This question already has an answer here:
Popular science literature is replete with the necessity for superstring theories to live in at least 10 dimensions, requiring at least 6 of them to be compactified so that they are not observable. But can they predict that 4 dimensions are not compactified? Or conversely, for a superstring theory in e.g. 10 dimensions, are there arguments against compactifying 7 dimensions? or only 5? Arguments other than being ruled out by observation I mean.
My question has been marked as a duplicate of Q10651. Only the answer A10723 is relevant to my question. It quotes a paper "Relaxing to Three Dimensions by Karsh and Randall which seems to address my exact question:
We propose a new selection principle for distinguishing among possible vacua that we call the “relaxation principle.” The idea is that the universe will naturally select among possible vacua through its cosmological evolution, and the configuration with the biggest filling fraction is the likeliest. We apply this idea to the question of the number of dimensions of space. We show that under conventional (but higher-dimensional) FRW evolution, a universe filled with equal numbers of branes and antibranes will naturally come to be dominated by 3-branes and 7-branes. We show why this might explain the number of dimensions that are experienced in our visible universe.

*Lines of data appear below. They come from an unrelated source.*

This is an optimization exercise on Yosys and OpenROAD, whose aim is small area, not a production implementation.
The RTL was checked by simulation tests, not by an equivalence proof against the original design.
No activity file was given, so power comes from the tool's default toggle rates. The clock port is modelled as an ideal driver; clocking choices that lean on that would not hold on a real chip.

--- flow/run.sh ---
#!/bin/bash
# Layout flow: the standard ORFS flow, with two changes passed to ORFS
# through its own variables:
#  - ports are buffered with the smallest buffer (buf_1) instead of ORFS's pick,
#  - the clock tree uses clkbuf_16, larger sink clusters and no dummy loads.
# Each run's full output goes to flow_make.log in this folder; ORFS's per-step
# logs are under orfs/logs/.
set -euo pipefail
export BUFFER_PORTS_ARGS="-buffer_cell sky130_fd_sc_hd__buf_1"
export CTS_ARGS="-sink_clustering_enable -repair_clock_nets -dont_use_dummy_load -buf_list {sky130_fd_sc_hd__clkbuf_16} -sink_clustering_size 30 -sink_clustering_max_diameter 80"
bash standard.sh > flow_make.log 2>&1
--- config.mk ---
export PLATFORM = sky130hd
export DESIGN_NAME = regfile_scoreboard
export DESIGN_NICKNAME = regfile_scoreboard
export VERILOG_FILES = /design/flow/design.v
export SDC_FILE = /design/flow/constraint.sdc
export NUM_CORES = 4
export LEC_CHECK = 0
export CAP_MARGIN = 20
export CORE_MARGIN = 2
export CORE_UTILIZATION = 45
export PLACE_DENSITY = 0.75
export SLEW_MARGIN = 20
export SYNTH_HIERARCHICAL = 1
--- design.v ---
package regfile_pkg;
    localparam int DEF_XLEN     = 32;
    localparam int DEF_NUM_REGS = 32;
    localparam int DEF_AW       = $clog2(DEF_NUM_REGS);
endpackage
module regfile_aoi3 (
    input  logic [2:0] s,
    input  logic [2:0] d,
    output logic       y
);
    assign y = ~|(s & d);
endmodule
module regfile_nand2 (
    input  logic s,
    input  logic d,
    output logic y
);
    assign y = ~(s & d);
endmodule
module regfile_join #(
    parameter int N = 12
) (
    input  logic [N-1:0] y,
    output logic         o
);
    assign o = ~&y;
endmodule
module regfile_read_bit #(
    parameter int N = 32
) (
    input  logic [N-1:0] sel,
    input  logic [N-1:0] d,
    output logic         o
);
    localparam int G3 = N / 3;
    localparam int R  = N % 3;
    logic [G3+R-1:0] y;
    for (genvar g = 0; g < G3; g++) begin : g_aoi3
        regfile_aoi3 u_aoi (.s(sel[3*g +: 3]), .d(d[3*g +: 3]), .y(y[g]));
    end
    for (genvar k = 0; k < R; k++) begin : g_nand
        regfile_nand2 u_nand (.s(sel[3*G3 + k]), .d(d[3*G3 + k]), .y(y[G3 + k]));
    end
    regfile_join #(.N(G3 + R)) u_join (.y(y), .o(o));
endmodule
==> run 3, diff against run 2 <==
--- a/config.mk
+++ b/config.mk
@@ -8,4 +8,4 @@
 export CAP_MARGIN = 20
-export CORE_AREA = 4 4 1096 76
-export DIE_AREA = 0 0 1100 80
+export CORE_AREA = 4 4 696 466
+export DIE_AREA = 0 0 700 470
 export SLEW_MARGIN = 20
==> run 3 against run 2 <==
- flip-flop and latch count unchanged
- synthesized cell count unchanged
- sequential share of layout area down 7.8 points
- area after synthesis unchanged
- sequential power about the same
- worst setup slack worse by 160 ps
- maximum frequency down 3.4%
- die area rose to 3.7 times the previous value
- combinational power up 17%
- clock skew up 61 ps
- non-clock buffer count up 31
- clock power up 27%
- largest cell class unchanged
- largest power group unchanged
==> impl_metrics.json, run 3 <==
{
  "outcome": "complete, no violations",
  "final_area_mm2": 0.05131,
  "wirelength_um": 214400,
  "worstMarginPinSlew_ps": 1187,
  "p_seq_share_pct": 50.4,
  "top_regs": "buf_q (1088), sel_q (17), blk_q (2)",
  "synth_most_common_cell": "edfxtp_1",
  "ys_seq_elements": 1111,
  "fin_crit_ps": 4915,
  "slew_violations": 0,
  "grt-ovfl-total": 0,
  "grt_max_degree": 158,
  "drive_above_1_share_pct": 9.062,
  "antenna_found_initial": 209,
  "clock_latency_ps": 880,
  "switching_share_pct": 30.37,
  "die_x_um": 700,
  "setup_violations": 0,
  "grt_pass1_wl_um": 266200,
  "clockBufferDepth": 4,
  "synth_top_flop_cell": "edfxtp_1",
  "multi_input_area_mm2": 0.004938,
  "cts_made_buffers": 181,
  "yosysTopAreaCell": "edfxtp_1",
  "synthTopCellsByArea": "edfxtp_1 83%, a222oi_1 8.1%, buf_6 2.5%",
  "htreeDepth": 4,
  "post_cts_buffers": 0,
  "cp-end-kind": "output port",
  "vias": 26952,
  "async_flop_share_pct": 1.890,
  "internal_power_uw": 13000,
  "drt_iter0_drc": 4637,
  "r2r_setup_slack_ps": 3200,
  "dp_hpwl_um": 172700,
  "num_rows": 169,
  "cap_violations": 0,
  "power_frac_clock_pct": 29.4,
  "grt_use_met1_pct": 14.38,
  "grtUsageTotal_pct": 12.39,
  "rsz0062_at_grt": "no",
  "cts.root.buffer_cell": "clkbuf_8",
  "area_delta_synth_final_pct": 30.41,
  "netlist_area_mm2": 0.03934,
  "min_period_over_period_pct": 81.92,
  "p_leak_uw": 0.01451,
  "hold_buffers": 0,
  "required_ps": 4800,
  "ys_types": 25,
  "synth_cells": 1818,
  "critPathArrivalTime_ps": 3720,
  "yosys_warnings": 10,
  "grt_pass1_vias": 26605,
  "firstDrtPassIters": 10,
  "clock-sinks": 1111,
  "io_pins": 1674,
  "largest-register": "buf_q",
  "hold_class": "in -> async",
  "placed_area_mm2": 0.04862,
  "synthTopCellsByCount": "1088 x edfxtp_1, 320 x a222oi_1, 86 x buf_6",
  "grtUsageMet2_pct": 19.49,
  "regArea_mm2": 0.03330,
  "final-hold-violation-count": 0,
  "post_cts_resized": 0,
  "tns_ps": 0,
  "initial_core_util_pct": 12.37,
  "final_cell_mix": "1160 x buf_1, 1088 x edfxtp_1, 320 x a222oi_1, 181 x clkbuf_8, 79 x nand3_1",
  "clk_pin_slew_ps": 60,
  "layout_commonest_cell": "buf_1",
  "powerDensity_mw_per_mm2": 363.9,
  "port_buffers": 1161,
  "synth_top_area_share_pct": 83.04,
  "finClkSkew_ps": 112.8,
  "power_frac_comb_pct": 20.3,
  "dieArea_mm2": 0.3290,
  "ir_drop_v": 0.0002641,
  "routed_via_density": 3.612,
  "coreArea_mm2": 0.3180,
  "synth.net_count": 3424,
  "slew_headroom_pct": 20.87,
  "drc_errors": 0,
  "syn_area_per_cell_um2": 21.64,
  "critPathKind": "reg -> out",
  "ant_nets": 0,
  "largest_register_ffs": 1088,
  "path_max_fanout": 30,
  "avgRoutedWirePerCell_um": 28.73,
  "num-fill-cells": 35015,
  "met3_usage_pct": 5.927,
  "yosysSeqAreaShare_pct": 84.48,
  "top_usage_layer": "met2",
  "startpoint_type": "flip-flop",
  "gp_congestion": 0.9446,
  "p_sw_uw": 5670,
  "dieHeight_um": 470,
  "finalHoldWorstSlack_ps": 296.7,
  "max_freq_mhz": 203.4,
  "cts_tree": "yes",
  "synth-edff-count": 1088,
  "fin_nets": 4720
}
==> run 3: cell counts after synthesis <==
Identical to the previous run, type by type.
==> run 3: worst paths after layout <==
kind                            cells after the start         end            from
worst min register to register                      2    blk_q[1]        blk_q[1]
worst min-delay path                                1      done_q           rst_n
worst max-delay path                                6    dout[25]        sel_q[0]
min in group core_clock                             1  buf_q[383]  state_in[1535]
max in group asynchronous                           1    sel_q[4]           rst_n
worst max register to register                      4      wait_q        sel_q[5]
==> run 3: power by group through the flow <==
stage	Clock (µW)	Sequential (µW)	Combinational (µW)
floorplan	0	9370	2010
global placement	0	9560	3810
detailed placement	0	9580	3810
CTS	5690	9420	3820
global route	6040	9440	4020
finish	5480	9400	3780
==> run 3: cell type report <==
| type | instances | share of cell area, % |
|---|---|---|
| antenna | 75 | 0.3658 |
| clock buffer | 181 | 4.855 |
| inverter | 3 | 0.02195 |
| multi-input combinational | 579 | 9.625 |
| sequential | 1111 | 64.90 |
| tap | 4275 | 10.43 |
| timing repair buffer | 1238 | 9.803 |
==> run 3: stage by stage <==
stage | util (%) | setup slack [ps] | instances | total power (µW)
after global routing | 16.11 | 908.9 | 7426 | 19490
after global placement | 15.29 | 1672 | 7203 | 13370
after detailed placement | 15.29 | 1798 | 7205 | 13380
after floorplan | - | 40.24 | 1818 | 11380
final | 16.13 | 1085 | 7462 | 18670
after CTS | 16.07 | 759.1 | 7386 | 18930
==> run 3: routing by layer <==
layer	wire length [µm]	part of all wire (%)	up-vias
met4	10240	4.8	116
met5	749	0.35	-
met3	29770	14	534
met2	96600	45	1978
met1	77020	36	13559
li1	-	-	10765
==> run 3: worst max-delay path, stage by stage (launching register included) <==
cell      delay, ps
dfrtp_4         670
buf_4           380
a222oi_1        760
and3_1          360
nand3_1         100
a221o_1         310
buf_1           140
Background: an optimization exercise with open tools, aiming at small area, a short achievable clock period and few clock cycles. Do not read the settings as production practice. At most, simulation tests tie the RTL to the original design; equivalence was not proved. Power and IR drop assume default switching activity.

## 12-06
==> module inst_cache, before the edit <==
module inst_cache #(
  parameter int unsigned INC_BITS = 6
) (
  input  logic        clk,
  input  logic        rst,
  input  logic [15:0] instAddr,
  output logic        hit,
  output logic [15:0] instruction,
  output logic        memReq,
  output logic [15:0] memAddr,
  input  logic [15:0] memData,
  input  logic        memReady
);
  logic [15:0] memAddr_q;
  logic [15:0] same;        
  logic [3:0]  nibNe;       
  logic        notReady;    
  logic        loHit, hiSame;
  ic_xnor16 u_same (.a(memAddr_q), .b(instAddr), .y(same));
  ic_nand4  u_ne0  (.a(same[3:0]),   .y(nibNe[0]));
  ic_nand4  u_ne1  (.a(same[7:4]),   .y(nibNe[1]));
  ic_nand4  u_ne2  (.a(same[11:8]),  .y(nibNe[2]));
  ic_nand4  u_ne3  (.a(same[15:12]), .y(nibNe[3]));
  ic_nrdy   u_nrdy (.rst(rst), .ready(memReady), .y(notReady));
  ic_nor3   u_lo   (.a(nibNe[0]), .b(nibNe[1]), .c(notReady), .y(loHit));
  ic_nor2   u_hi   (.a(nibNe[2]), .b(nibNe[3]), .y(hiSame));
  ic_and2   u_hit  (.a(loHit), .b(hiSame), .y(hit));
  assign instruction = memData;
  assign memReq      = !rst;
  assign memAddr     = memAddr_q;
  always_ff @(posedge clk) begin
    memAddr_q <= {instAddr[15:INC_BITS], instAddr[INC_BITS-1:0] + INC_BITS'(hit)};
  end
endmodule
This design comes from an exercise in tuning for small area, a short achievable clock period and few clock cycles per item on the open sky130 flow, not from production work. Function was checked by simulation only, so behaviour that the tests miss may differ from the original. Power figures rest on the tool's default switching activity, not on a simulated workload.

==> flow/design.v <==
package xadac_pkg;
  localparam int unsigned VecDataWidth  = 64;
  localparam int unsigned VecSumWidth   = 32;
  localparam int unsigned VecElemWidth  = 8;
  localparam int unsigned IdWidth       = 4;
  localparam int unsigned RsDataWidth   = 32;
  localparam int unsigned NumRs         = 2;
  localparam int unsigned NumVs         = 3;
  localparam int unsigned VregAddrWidth = 5;
  localparam int unsigned InstrVdLsb  = 7;
  localparam int unsigned InstrVs1Lsb = 15;
  localparam int unsigned InstrVs2Lsb = 20;
  typedef logic [IdWidth-1:0]       id_t;
  typedef logic [VecDataWidth-1:0]  vec_t;
  typedef logic [VregAddrWidth-1:0] vreg_addr_t;
  typedef enum logic [1:0] {
    ST_IDLE = 2'd0,
    ST_DEC  = 2'd1,
    ST_EXE  = 2'd2,
    ST_RET  = 2'd3
  } state_e;
  typedef struct packed {
    id_t         id;
    logic [31:0] instr;
  } dec_req_t;
  typedef struct packed {
    id_t  id;
    logic accept;
  } dec_rsp_t;
  typedef struct packed {
    id_t                                    id;
    logic [31:0]                            instr;
    logic [NumRs-1:0][RsDataWidth-1:0]      rs_data;
    logic [NumVs-1:0][VecDataWidth-1:0]     vs_data;
  } exe_req_t;
  typedef struct packed {
    id_t        id;
    vreg_addr_t vd_addr;
    vec_t       vd_data;
    logic       vd_write;
  } exe_rsp_t;
  function automatic logic [VregAddrWidth-1:0] instr_vd(input logic [31:0] ins);
    instr_vd = ins[InstrVdLsb +: VregAddrWidth];
  endfunction
  function automatic logic [VregAddrWidth-1:0] instr_vs1(input logic [31:0] ins);
    instr_vs1 = ins[InstrVs1Lsb +: VregAddrWidth];
  endfunction
  function automatic logic [VregAddrWidth-1:0] instr_vs2(input logic [31:0] ins);
    instr_vs2 = ins[InstrVs2Lsb +: VregAddrWidth];
  endfunction
endpackage
Context: an optimization exercise on an open-source flow, tuned for small area. The choices shown serve that exercise and are no tape-out recipe. Only simulation tests tie the RTL to the original design; equivalence was not proved. No activity file was given, so power comes from the tool's default toggle rates.

==> flow/flow/run.sh <==
#!/bin/bash
# Standard ORFS layout (the standard.sh), with these changes to how it is made:
#  - synthesis maps the gate netlist with each ABC script in flow/abc_scripts.txt and
#    keeps the smallest mapping (flow/synth.tcl), and leaves adders as plain
#    gates for ABC instead of half/full adder cells (ADDER_MAP_FILE empty),
#  - the ports are buffered with the smallest buffer (buf_1),
set -euo pipefail
here=$(pwd)
sed "s|@ABC_SCRIPTS@|$here/flow/abc_scripts.txt|" flow/synth.tcl > $here/synth_custom.tcl
bash standard.sh \
    SYNTH_SCRIPT=$here/synth_custom.tcl \
    ADDER_MAP_FILE= \
    SYNTH_INSBUF=0 \
    "BUFFER_PORTS_ARGS=-buffer_cell sky130_fd_sc_hd__buf_1" \
    finish > standard.log 2>&1
==> flow/flow/abc_scripts.txt <==
# One ABC mapping script per line: "name: command; command; ..."
a1: strash; dch -f; amap; mfs3 -a; topo
a2: strash; amap; mfs3 -a; topo
a3: strash; dch -f; map -a; topo
a4: strash; &get -n; &dch -f; &nf -R 1000; &put; mfs3 -a; topo
a5: strash; dch -f; map -a; amap; mfs3 -a; topo
a6: strash; dch -f; amap -F 40 -A 40 -C 1000; mfs3 -a; topo
a7: strash; dch -f; amap; mfs3 -a; strash; dch -f; amap -F 40 -A 40 -C 1000; mfs3 -a; topo
a8: strash; dc2; dch -f; amap -F 40 -A 40 -C 1000; mfs3 -a; topo
a9: strash; dch -f; amap -F 100 -A 100 -C 2000; mfs3 -a; topo
b1: strash; &get -n; &dch -f; &nf -R 1000; &put; mfs3 -a; strash; dch -f; amap -F 40 -A 40 -C 1000; mfs3 -a; topo
b2: strash; dch -f; amap -F 40 -A 40 -C 1000; mfs3 -a; mfs3 -ae; topo
c1: strash; &get -n; &dc2; &put; dch -f; amap; mfs3 -a; topo
c2: strash; &get -n; &syn2; &put; dch -f; amap; mfs3 -a; topo
c3: strash; balance; rewrite; refactor; balance; rewrite -z; refactor -z; balance; dch -f; amap; mfs3 -a; topo
c4: strash; &get -n; &dch -f; &nf -R 1000; &put; mfs3 -a; topo
c5: strash; fraig; dch -f; amap; mfs3 -a; topo
c6: strash; &get -n; &dc2; &dc2; &put; dch -f; amap -F 40 -A 40 -C 1000; mfs3 -a; topo
c7: strash; resub -K 8; resub -K 10 -N 2; dch -f; amap; mfs3 -a; topo
c8: strash; &get -n; &dch -f; &if -K 6 -a; &mfs; &st; &put; dch -f; amap; mfs3 -a; topo
c9: strash; dch; amap; mfs3 -a; topo
d1: strash; amap -F 40 -A 40 -C 1000; mfs3 -a; topo
d2: strash; dch -f; amap -F 10 -A 10 -C 500; mfs3 -a; topo
d3: strash; dch -f; amap -F 200 -A 200 -C 5000; mfs3 -a; topo
d4: strash; dch -f -p; amap; mfs3 -a; topo
d5: strash; &get -n; &dch -f; &nf -R 1000 -p; &put; mfs3 -a; topo
d6: strash; &get -n; &dch -f -r; &nf -R 1000; &put; mfs3 -a; topo
d7: strash; &get -n; &synch2; &nf -R 1000; &put; mfs3 -a; topo
d8: strash; &get -n; &dch; &nf -R 2000 -a; &put; mfs3 -a; topo
d9: strash; dch -f; amap; mfs3 -a; mfs3 -ae; topo
e1: strash; &get -n; &dc2; &put; strash; &get -n; &dch -f; &nf -R 1000; &put; mfs3 -a; topo
e2: strash; &get -n; &dch -f; &nf -R 1000; &put; mfs3 -a; mfs3 -ae; topo
e3: strash; balance; rewrite; refactor; balance; rewrite -z; refactor -z; balance; &get -n; &dch -f; &nf -R 1000; &put; mfs3 -a; topo
e4: strash; dch -f; amap -F 40 -A 40 -C 1000; mfs3 -a; mfs3 -ae; topo
e5: strash; &get -n; &dch -f; &nf -R 1000 -E 10; &put; mfs3 -a; topo
==> flow/flow/synth.tcl <==
# The standard flow's synthesis script (synth_recipe.tcl), with ABC's mapping changed: the
# gate netlist is mapped with each script in flow/abc_scripts.txt (each trial in a yosys
# process of its own, so a script that fails is only skipped), and the
# mapping with the smallest cell area is kept.
proc synth {args} { yosys synth -nofsm -noshare {*}$args }
proc abc {args} {
  set i [lsearch -exact $args -script]
  set dir $::env(OBJECTS_DIR)/abc_trials
  file mkdir $dir
  set scripts {}
  set f [open @ABC_SCRIPTS@ r]
  foreach line [split [read $f] "\n"] {
    set line [string trim $line]
    if { $line eq "" || [string index $line 0] eq "#" } { continue }
    set k [string first ":" $line]
    set name [string trim [string range $line 0 [expr {$k - 1}]]]
    set body [string map {";" "\n"} [string range $line [expr {$k + 1}] end]]
    set g [open $dir/$name.abc w]
    puts $g [string trim $body]
    close $g
    lappend scripts $dir/$name.abc
  }
  close $f
  yosys write_rtlil $dir/pre_abc.il
  set lib_args {}
  foreach lib $::env(LIB_FILES) { lappend lib_args -liberty $lib }
  set best ""
  set best_area 1e12
  set results {}
  foreach s $scripts {
    set name [file rootname [file tail $s]]
    set a2 $args
    lset a2 [expr {$i + 1}] $s
    set cmd "read_rtlil $dir/pre_abc.il; abc $a2; tee -q -o $dir/$name.area stat $lib_args"
    if { [catch { exec yosys -q -l $dir/$name.log -p $cmd } err] } {
      puts "ABC mapping $name failed"
      continue
    }
    set f [open $dir/$name.area r]
    set txt [read $f]
    close $f
    if { ![regexp {Chip area for module[^:]*:\s*([0-9.eE+]+)} $txt -> area] } { continue }
    puts "ABC mapping $name: area $area"
    lappend results [list $s $area]
  }
  # A mapping far smaller than the others has lost logic: never keep one
  # below 70% of the largest result.
  set top 0
  foreach r $results { if { [lindex $r 1] > $top } { set top [lindex $r 1] } }
  foreach r $results {
    lassign $r s area
    if { $area < 0.7 * $top } {
      puts "ABC mapping [file tail $s] ignored (area $area is implausibly small)"
      continue
    }
    if { $area < $best_area } { set best_area $area; set best $s }
  }
  lset args [expr {$i + 1}] $best
  puts "ABC mapping kept: [file tail $best] (area $best_area)"
  yosys abc {*}$args
}
source $::env(SCRIPTS_DIR)/synth.tcl
# left out here: clear keep_hierarchy, flatten, clean up, hide names made inside functions, write 1_2_yosys.v
==> flow/standard.sh <==
#!/bin/bash
# synth_recipe.tcl (not shown) runs the flow's synth.tcl, then flattens the netlist and writes it again
# the make line also repeats each setting of config.mk as NAME=value (left out here)
make -C /OpenROAD-flow-scripts/flow DESIGN_CONFIG=/design/flow/config.mk WORK_HOME=/design/flow/orfs CLKGATE_MAP_FILE= SYNTH_SCRIPT=/design/flow/synth_recipe.tcl "${@:-finish}"
==> flow/config.mk <==
export PLATFORM = sky130hd
export DESIGN_NAME = game_over_screen
export DESIGN_NICKNAME = game_over_screen
export VERILOG_FILES = /design/flow/design.v
export SDC_FILE = /design/flow/constraint.sdc
export NUM_CORES = 4
export LEC_CHECK = 0
export CAP_MARGIN = 20
export CORE_MARGIN = 2
export CORE_UTILIZATION = 40
export CTS_BUF_LIST = sky130_fd_sc_hd__clkbuf_1
export GPL_TIMING_DRIVEN = 0
export SLEW_MARGIN = 20
==> flow/constraint.sdc <==
create_clock -name core_clock -period 25.0 [get_ports {clk}]
set_input_delay 5.0000 -clock core_clock [delete_from_list [all_inputs] [get_ports {clk}]]
set_output_delay 5.0000 -clock core_clock [all_outputs]
set_load 0.01 [all_outputs]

But this is far too advanced for me as I can barely recognise buzzwords! And answer A10723 is of rather low quality, just a vague description of the goal of the paper which does not give any hindsight into the physics in there. In any case, this also mean that the other question, Q10075, mine is marked as a duplicate of, has even poorer answers than they look like at first glance. Following the cited by link on the page of Karsh and Randall paper turns out several citations which look to address my question and Q10075, but again at a level I can't grasp.